Vancomycin Dosage Strategy Based on a Trough Concentration Model

Peking University

Status and phase

Completed

Phase 4

Conditions

Pneumonia, Staphylococcal

Treatments

Drug: Individualized therapy

Study type

Interventional

Funder types

Other

Identifiers

NCT04088305

Y75505-03

Details and patient eligibility

About

Study design:

Allocation: Randomized Endpoint classification: Efficacy study Masking: Open label Primary purpose: Treatment Primary endpoint: Incidence of reaching the target serum trough concentration Secondary endpoint: Clinical efficiency, Antibiotic use, acute kidney injury.

Full description

This is a prospective randomized control trial. There are two groups, study group and control group. Patients of study group accepted vancomycin strategies decided by a serum trough concentration model, and patients of control group accepted vancomycin dosage decided by attending physician.
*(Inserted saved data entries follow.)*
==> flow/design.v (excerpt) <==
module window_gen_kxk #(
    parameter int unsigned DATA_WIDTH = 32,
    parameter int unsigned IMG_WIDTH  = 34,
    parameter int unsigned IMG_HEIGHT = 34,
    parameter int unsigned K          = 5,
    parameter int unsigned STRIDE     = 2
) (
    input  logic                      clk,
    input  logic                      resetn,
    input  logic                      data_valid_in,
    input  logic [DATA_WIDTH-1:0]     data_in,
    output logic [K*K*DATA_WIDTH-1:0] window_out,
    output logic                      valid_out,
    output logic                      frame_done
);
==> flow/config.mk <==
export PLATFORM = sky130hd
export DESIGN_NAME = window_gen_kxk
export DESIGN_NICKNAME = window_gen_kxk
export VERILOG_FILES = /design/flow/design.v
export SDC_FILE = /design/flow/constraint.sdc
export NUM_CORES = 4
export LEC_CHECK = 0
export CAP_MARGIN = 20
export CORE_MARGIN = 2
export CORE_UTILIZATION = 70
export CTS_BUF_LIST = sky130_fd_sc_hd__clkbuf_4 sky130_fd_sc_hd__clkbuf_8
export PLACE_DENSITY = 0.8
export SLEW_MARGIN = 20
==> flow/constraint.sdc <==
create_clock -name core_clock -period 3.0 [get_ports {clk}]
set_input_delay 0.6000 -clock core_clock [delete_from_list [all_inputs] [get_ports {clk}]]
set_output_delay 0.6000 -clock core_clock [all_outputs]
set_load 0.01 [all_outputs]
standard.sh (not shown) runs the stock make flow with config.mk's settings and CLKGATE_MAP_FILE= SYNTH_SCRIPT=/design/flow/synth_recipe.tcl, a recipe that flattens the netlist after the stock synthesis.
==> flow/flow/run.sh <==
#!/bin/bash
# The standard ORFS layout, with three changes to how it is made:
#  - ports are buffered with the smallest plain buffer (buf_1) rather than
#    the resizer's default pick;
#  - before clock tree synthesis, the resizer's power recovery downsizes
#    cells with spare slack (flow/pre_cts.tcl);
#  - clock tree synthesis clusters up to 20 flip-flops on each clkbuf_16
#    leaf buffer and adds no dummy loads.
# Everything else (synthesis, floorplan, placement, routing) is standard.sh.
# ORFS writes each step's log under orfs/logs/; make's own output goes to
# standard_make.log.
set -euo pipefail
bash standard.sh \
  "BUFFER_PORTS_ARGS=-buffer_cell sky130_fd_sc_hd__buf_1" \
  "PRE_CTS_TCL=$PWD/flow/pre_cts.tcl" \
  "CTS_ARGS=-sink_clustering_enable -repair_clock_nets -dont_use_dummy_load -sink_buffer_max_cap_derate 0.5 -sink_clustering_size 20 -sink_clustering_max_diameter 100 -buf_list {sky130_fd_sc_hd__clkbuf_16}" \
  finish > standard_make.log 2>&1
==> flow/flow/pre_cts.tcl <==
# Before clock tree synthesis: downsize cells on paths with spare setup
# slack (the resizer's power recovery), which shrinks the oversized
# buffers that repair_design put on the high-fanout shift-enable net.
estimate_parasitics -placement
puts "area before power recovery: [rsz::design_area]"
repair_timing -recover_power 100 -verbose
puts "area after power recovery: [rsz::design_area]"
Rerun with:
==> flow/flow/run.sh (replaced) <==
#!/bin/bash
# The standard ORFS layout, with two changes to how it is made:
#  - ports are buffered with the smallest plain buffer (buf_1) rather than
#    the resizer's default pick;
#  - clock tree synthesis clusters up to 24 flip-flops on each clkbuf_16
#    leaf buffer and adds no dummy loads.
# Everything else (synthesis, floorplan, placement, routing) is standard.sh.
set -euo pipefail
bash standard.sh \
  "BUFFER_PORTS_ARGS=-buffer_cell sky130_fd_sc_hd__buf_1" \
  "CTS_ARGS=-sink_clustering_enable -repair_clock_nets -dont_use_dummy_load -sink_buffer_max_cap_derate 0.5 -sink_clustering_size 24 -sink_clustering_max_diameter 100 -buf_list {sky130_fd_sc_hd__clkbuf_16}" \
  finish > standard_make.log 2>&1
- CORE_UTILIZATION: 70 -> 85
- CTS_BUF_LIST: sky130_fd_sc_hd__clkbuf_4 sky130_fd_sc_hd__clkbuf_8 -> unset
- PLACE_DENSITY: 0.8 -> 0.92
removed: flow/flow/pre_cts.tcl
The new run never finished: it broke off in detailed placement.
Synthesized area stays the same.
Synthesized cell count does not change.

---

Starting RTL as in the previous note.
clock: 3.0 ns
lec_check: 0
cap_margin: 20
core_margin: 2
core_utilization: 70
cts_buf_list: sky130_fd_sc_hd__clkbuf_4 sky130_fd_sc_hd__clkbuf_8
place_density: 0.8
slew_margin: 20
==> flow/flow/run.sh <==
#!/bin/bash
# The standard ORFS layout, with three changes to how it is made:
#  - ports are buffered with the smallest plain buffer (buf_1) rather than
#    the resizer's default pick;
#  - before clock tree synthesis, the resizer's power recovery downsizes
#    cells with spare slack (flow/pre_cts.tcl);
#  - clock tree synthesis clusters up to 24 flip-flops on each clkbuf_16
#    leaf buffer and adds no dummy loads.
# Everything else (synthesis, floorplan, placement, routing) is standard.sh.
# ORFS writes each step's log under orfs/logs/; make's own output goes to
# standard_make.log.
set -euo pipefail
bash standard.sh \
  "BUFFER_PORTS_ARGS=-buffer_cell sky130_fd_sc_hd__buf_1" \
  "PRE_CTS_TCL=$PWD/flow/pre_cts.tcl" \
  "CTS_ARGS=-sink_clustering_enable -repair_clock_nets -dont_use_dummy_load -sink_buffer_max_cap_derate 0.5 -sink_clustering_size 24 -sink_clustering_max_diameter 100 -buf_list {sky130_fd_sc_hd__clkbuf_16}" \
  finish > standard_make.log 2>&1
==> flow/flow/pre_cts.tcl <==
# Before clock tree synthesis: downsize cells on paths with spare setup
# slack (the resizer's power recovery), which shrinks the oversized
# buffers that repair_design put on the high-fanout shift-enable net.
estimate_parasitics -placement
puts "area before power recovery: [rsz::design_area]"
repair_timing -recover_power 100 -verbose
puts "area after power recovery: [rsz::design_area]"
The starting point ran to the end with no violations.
The primary endpoint is the incidence of reaching the target serum trough concentration, the secondary endpoint are clinical efficiency, antibiotic use and side effects such as acute kidney injury, etc.

Enrollment

66 patients

Sex

All

Ages

60+ years old

Volunteers

No Healthy Volunteers

Inclusion criteria

Patients with doubted or diagnosed Methicillin-resistant Staphylococcus aureus severe pneumonia, and need vancomycin treatment.
Sixty years and older.

Exclusion criteria

younger than 60 years old
Accepted blood purification therapy
Pregnancy
Positive HIV antibody titre
Had known or suspected tuberculosis or other infections caused by fungi at baseline.